Top of Records to use

--- config.mk ---
export PLATFORM = sky130hd
export DESIGN_NAME = chunked_frame_sender_crc32_core
export DESIGN_NICKNAME = d
export VERILOG_FILES = /design/src/sv/cfs_pkg.sv /design/src/sv/chunked_frame_sender_crc32_core.sv /design/src/sv/cfs_queue.sv /design/src/sv/cfs_front.sv /design/src/sv/cfs_back.sv
export SDC_FILE = /design/constraint.sdc
export NUM_CORES = 1
export LEC_CHECK = 0
export BUFFER_PORTS_ARGS = -buffer_cell sky130_fd_sc_hd__buf_4
export CAP_MARGIN = 40
export CELL_PAD_IN_SITES_DETAIL_PLACEMENT = 1
export CELL_PAD_IN_SITES_GLOBAL_PLACEMENT = 2
export CORE_MARGIN = 2
export CORE_UTILIZATION = 47
export CTS_CLUSTER_DIAMETER = 100
export CTS_CLUSTER_SIZE = 14
export DETAILED_ROUTE_END_ITERATION = 16
export PLACE_DENSITY_LB_ADDON = 0.1
export SETUP_SLACK_MARGIN = 0.2
export SYNTH_ARGS = -nofsm -noshare
export SYNTH_HDL_FRONTEND = slang
export SYNTH_SLANG_ARGS = --single-unit
--- constraint.sdc ---
create_clock -name clk_i -period 19.2 [get_ports clk_i]
set_input_delay 3.84 -clock clk_i [delete_from_list [all_inputs] [get_ports clk_i]]
set_output_delay 3.84 -clock clk_i [all_outputs]
set_load 0.02 [all_outputs]
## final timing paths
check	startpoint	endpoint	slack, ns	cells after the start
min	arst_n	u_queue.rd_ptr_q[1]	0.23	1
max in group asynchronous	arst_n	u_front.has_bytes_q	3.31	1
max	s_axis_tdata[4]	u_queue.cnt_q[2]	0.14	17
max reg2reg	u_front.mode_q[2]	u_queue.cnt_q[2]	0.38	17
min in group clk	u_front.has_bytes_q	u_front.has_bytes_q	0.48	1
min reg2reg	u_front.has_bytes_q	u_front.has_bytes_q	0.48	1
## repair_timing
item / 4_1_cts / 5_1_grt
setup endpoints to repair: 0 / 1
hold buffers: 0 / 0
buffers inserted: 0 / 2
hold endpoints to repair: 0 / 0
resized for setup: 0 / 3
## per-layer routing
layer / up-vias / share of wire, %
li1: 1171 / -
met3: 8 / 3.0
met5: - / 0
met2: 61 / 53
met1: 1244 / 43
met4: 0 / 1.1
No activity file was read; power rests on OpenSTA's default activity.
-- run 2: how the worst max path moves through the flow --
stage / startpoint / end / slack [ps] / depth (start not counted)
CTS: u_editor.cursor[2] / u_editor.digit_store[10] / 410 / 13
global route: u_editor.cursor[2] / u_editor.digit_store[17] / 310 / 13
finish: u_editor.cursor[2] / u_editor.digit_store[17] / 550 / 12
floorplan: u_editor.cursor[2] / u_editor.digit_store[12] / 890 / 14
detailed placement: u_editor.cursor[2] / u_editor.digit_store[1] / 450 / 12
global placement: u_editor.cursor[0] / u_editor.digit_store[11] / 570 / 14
`src/sv/akvt_pkg.sv`:
```
// shared types, sizes and codes of the aging key/value table
package akvt_pkg;

    localparam int ENTRIES    = 16;
    localparam int KEY_BITS   = 32;
    localparam int VALUE_BITS = 32;

    localparam int IDX_W  = $clog2(ENTRIES);
    localparam int CNT_W  = $clog2(ENTRIES + 1);
    localparam int KEY_SW = (KEY_BITS < 32) ? KEY_BITS : 32;
    localparam int VAL_SW = (VALUE_BITS < 32) ? VALUE_BITS : 32;

    localparam logic [1:0] OP_LOOKUP = 2'd0;
    localparam logic [1:0] OP_INSERT = 2'd1;
    localparam logic [1:0] OP_DELETE = 2'd2;

    localparam logic REG_CAPACITY = 1'b0;
    localparam logic REG_TIMEOUT  = 1'b1;

    typedef struct packed {
        logic [1:0]  operation;
        logic [31:0] key;
        logic [31:0] value_in;
        logic [31:0] now;
    } t_in_word;

    typedef struct packed {
        logic        hit;
        logic [31:0] value_out;
        logic        status;
        logic [4:0]  entry_count;
    } t_out_word;

    // search token handed from cell to cell
    typedef struct packed {
        logic              valid;
        logic [1:0]        op;
        logic [KEY_SW-1:0] key;
        logic [VAL_SW-1:0] value;
        logic [31:0]       now;
        logic              found;
        logic [IDX_W-1:0]  fidx;
        logic [VAL_SW-1:0] fval;
        logic              dead;
        logic [IDX_W-1:0]  didx;
    } t_tok;

    // slot write broadcast from the controller
    typedef struct packed {
        logic              kv_en;
        logic              val_en;
        logic              st_en;
        logic [IDX_W-1:0]  idx;
        logic [KEY_SW-1:0] key;
        logic [VAL_SW-1:0] value;
        logic [31:0]       stamp;
    } t_wr;

    typedef enum logic [1:0] {
        ST_IDLE,
        ST_SCAN,
        ST_COMMIT
    } t_state;

endpackage

```
`src/sv/akvt_cell.sv`:
```
// one table slot with its stage of the search chain
module akvt_cell (
    input  logic                 i_clk,
    input  logic                 i_rst_n,
    input  logic [akvt_pkg::IDX_W-1:0] i_index,
    input  logic [akvt_pkg::CNT_W-1:0] i_depth,
    input  logic [15:0]          i_timeout,
    input  akvt_pkg::t_tok       i_tok,
    output akvt_pkg::t_tok       o_tok,
    input  akvt_pkg::t_wr        i_wr
);
    import akvt_pkg::*;

    logic [KEY_SW-1:0] r_key;
    logic [VAL_SW-1:0] r_value;
    logic [31:0]       r_stamp;
    t_tok              r_tok;
    t_tok              n_tok;
    logic [32:0]       w_sum;
    logic              w_live;
    logic              w_used;
    logic              w_sel;

    always_comb begin
        w_sum  = {1'b0, r_stamp} + 33'(i_timeout);
        w_live = (r_stamp != 32'd0) &&
                 ((i_timeout == 16'd0) || (w_sum >= {1'b0, i_tok.now}));
        w_used = CNT_W'(i_index) < i_depth;
        w_sel  = i_wr.idx == i_index;
        n_tok  = i_tok;
        if (i_tok.valid && w_used && w_live && !i_tok.found &&
            (r_key == i_tok.key)) begin
            n_tok.found = 1'b1;
            n_tok.fidx  = i_index;
            n_tok.fval  = r_value;
        end
        if (i_tok.valid && w_used && !w_live && !i_tok.dead) begin
            n_tok.dead = 1'b1;
            n_tok.didx = i_index;
        end
    end

    always_ff @(posedge i_clk) begin
        if (!i_rst_n) begin
            r_tok   <= '0;
            r_stamp <= 32'd0;
        end else begin
            r_tok <= n_tok;
            if (i_wr.st_en && w_sel) begin
                r_stamp <= i_wr.stamp;
            end
        end
    end

    always_ff @(posedge i_clk) begin
        if (i_wr.kv_en && w_sel) begin
            r_key <= i_wr.key;
        end
        if (i_wr.val_en && w_sel) begin
            r_value <= i_wr.value;
        end
    end

    assign o_tok = r_tok;

endmodule

```
`config.mk`:
```
export PLATFORM = sky130hd
export DESIGN_NAME = akvt_cell
export DESIGN_NICKNAME = d
export VERILOG_FILES = /design/src/sv/akvt_pkg.sv /design/src/sv/akvt_cell.sv
export SDC_FILE = /design/constraint.sdc
export NUM_CORES = 1
export LEC_CHECK = 0
export BUFFER_PORTS_ARGS = -buffer_cell sky130_fd_sc_hd__buf_2
export CELL_PAD_IN_SITES_DETAIL_PLACEMENT = 1
export CELL_PAD_IN_SITES_GLOBAL_PLACEMENT = 1
export CORE_ASPECT_RATIO = 1.75
export CORE_MARGIN = 2
export CORE_UTILIZATION = 32
export DETAILED_ROUTE_END_ITERATION = 10
export GPL_TIMING_DRIVEN = 1
export PLACE_DENSITY_LB_ADDON = 0.1
export RECOVER_POWER = 100
export SLEW_MARGIN = 20
export SYNTH_ARGS = -nofsm -noshare
export SYNTH_HDL_FRONTEND = slang
export SYNTH_SLANG_ARGS = --single-unit
```
`constraint.sdc`:
```
create_clock -name i_clk -period 4.2 [get_ports i_clk]
set_input_delay 0.21 -clock i_clk [delete_from_list [all_inputs] [get_ports i_clk]]
set_output_delay 0.21 -clock i_clk [all_outputs]
set_load 0.01 [all_outputs]
```
==> flow_summary.toml, run 1 <==
[timing]
slew_headroom_pct = 20.2
final_critical_path_required_period_ps = 4310
grt_setup_unrepaired = "true"
final_setup_violations = 33
totalNegativeSetupSlack_ps = -1510
final_max_slew_viol_count = 0
layout_setup_ws_ps = -108
fmax_mhz = 232
finalHoldViolations = 0
worst-slew-pin-transition_ps = 1200
fin_worst_skew_ps = 14.7
layout_worst_path_cycle_share_pct = 103

[cts]
cts.reportedPaths.clkPinSlew_ps = 60
cts-buffers-inserted = 24
clockRootBuffer = "sky130_fd_sc_hd__clkbuf_16"
clk-insertion-delay-late_ps = 530
cts_sinks = 237
cts_htree_levels = 1
cts_tree = "yes"
max-clock-path-buffers = 3

[finish]
most_common_cell_after_layout_fill_and_taps_aside = "sky130_fd_sc_hd__buf_2"
nets = 2014
post_route_cells_drive_above_1_share_pct = 36.6
syn2layout_area_growth_pct = 71.4
utilization_pct = 55.7
most-common-layout-cells = "sky130_fd_sc_hd__buf_2 (406), sky130_fd_sc_hd__dlygate4sd3_1 (241), sky130_fd_sc_hd__dfxtp_1 (171), sky130_fd_sc_hd__a21oi_1 (79), sky130_fd_sc_hd__nand2_1 (78)"

[worst_setup_path]
cp_max_fo = 5
start_kind = "flop"
worst_ep_arrival_time_ps = 4770
timing_worst_setup_path_type = "reg -> reg"
critical_path_required_time_ps = 4660
kind_of_end_point_of_the_critical_path = "flop"

[grt]
grt_pass1_vias = 11400
global_route.overflow_total = 0
grt_first_pass_wirelength_mm = 63.1
gr-usage-all-layers_pct = 26.1
antenna_found_initial = 4
grt_max_degree = 101

[place]
place_hpwl_mm = 28.1
gpl.final_weighted_congestion = 0.878
place.port_buffers = 411
preCtsSetupSlack_ps = -458

[route]
post-route-drc-count = 0
detail_route.vias_per_cell = 4.78
detailroute.via_count = 10000
wire_per_inst_um = 20.5
dr.pass1.iters = 4
route.final.wire_length_mm = 43.1
drt.antenna.violating_nets = 0
drt_first_iter_violations = 313

[power]
netSwitchingPower_w = 0.00137
power.switching_fraction_pct = 25.1
power_density_over_the_cells_nw_per_um2 = 329
p_leak_nw = 7.51
power.combinational.fraction_pct = 15.5
ir_worst_vdd_mv = 0.314
cellInternalPower_w = 0.00411
seqPwrFrac_pct = 45.3
power.clock.fraction_pct = 39.2

[run_status]
status = "finished with violations"
violations = "setup timing"

[logic_synthesis]
yosysUniqueCellTypes = 52
yosys_register_bits = 237
ys_dominant_reg_cell = "sky130_fd_sc_hd__dfxtp_1"
syn_std_cell_area_um2 = 9730
ys.warnings.count = 0
synth_fp_nets = 1288
post_synth_inst_count = 965
synth.yosys.seq_area_share_pct = 55.3
async_flop_share_pct = 0
synth.avg_cell_area_um2 = 10.1
number_of_flops_mapped_to_enable_cells_by_yosys = 64

[die]
pin_count = 412
number_of_rows_created_at_floorplan = 84
coreArea_um2 = 30000
initial_core_util_pct = 32.5
fp.dieW_um = 136
die_h_um = 235
fp.dieArea_um2 = 31900

[hold_path]
hp-class = "in -> reg"

[run]
max_cap_viol_count = 0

Bottom of Records to use

§ **Goal of the exercise**: Your response should be each line that includes the word "group", copied from the records.

§ **Reply**:
max in group asynchronous	arst_n	u_front.has_bytes_q	3.31	1
min in group clk	u_front.has_bytes_q	u_front.has_bytes_q	0.48	1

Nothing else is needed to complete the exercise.